▽
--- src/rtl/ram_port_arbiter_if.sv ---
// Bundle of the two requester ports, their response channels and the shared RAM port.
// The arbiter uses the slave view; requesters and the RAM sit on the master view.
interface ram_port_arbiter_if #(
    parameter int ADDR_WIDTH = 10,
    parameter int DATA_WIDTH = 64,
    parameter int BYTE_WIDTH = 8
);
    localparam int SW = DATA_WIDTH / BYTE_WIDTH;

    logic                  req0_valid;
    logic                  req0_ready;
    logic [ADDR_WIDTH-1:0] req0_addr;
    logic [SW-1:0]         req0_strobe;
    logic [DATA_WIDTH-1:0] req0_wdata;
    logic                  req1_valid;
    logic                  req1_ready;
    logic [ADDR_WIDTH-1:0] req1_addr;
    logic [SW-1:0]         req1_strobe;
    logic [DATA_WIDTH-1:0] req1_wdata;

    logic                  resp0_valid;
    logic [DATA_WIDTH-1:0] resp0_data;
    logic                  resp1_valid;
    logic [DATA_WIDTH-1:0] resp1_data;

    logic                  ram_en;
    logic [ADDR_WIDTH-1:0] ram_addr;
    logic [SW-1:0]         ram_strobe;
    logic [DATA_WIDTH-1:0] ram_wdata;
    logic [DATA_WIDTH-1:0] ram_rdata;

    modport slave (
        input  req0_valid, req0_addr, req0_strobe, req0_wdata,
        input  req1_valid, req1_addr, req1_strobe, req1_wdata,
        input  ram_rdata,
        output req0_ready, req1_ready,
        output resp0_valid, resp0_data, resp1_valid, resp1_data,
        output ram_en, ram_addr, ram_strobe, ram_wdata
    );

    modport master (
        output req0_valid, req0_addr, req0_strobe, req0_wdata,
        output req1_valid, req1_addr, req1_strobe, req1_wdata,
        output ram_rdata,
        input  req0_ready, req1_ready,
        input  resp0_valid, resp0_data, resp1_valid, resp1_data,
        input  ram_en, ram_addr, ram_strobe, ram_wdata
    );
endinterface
△
Write out word for word every line from the one containing "localparam int SW" through the last line of the data, and no other line.

TASK RESPONSE:
    localparam int SW = DATA_WIDTH / BYTE_WIDTH;

    logic                  req0_valid;
    logic                  req0_ready;
    logic [ADDR_WIDTH-1:0] req0_addr;
    logic [SW-1:0]         req0_strobe;
    logic [DATA_WIDTH-1:0] req0_wdata;
    logic                  req1_valid;
    logic                  req1_ready;
    logic [ADDR_WIDTH-1:0] req1_addr;
    logic [SW-1:0]         req1_strobe;
    logic [DATA_WIDTH-1:0] req1_wdata;

    logic                  resp0_valid;
    logic [DATA_WIDTH-1:0] resp0_data;
    logic                  resp1_valid;
    logic [DATA_WIDTH-1:0] resp1_data;

    logic                  ram_en;
    logic [ADDR_WIDTH-1:0] ram_addr;
    logic [SW-1:0]         ram_strobe;
    logic [DATA_WIDTH-1:0] ram_wdata;
    logic [DATA_WIDTH-1:0] ram_rdata;

    modport slave (
        input  req0_valid, req0_addr, req0_strobe, req0_wdata,
        input  req1_valid, req1_addr, req1_strobe, req1_wdata,
        input  ram_rdata,
        output req0_ready, req1_ready,
        output resp0_valid, resp0_data, resp1_valid, resp1_data,
        output ram_en, ram_addr, ram_strobe, ram_wdata
    );

    modport master (
        output req0_valid, req0_addr, req0_strobe, req0_wdata,
        output req1_valid, req1_addr, req1_strobe, req1_wdata,
        output ram_rdata,
        input  req0_ready, req1_ready,
        input  resp0_valid, resp0_data, resp1_valid, resp1_data,
        input  ram_en, ram_addr, ram_strobe, ram_wdata
    );
endinterface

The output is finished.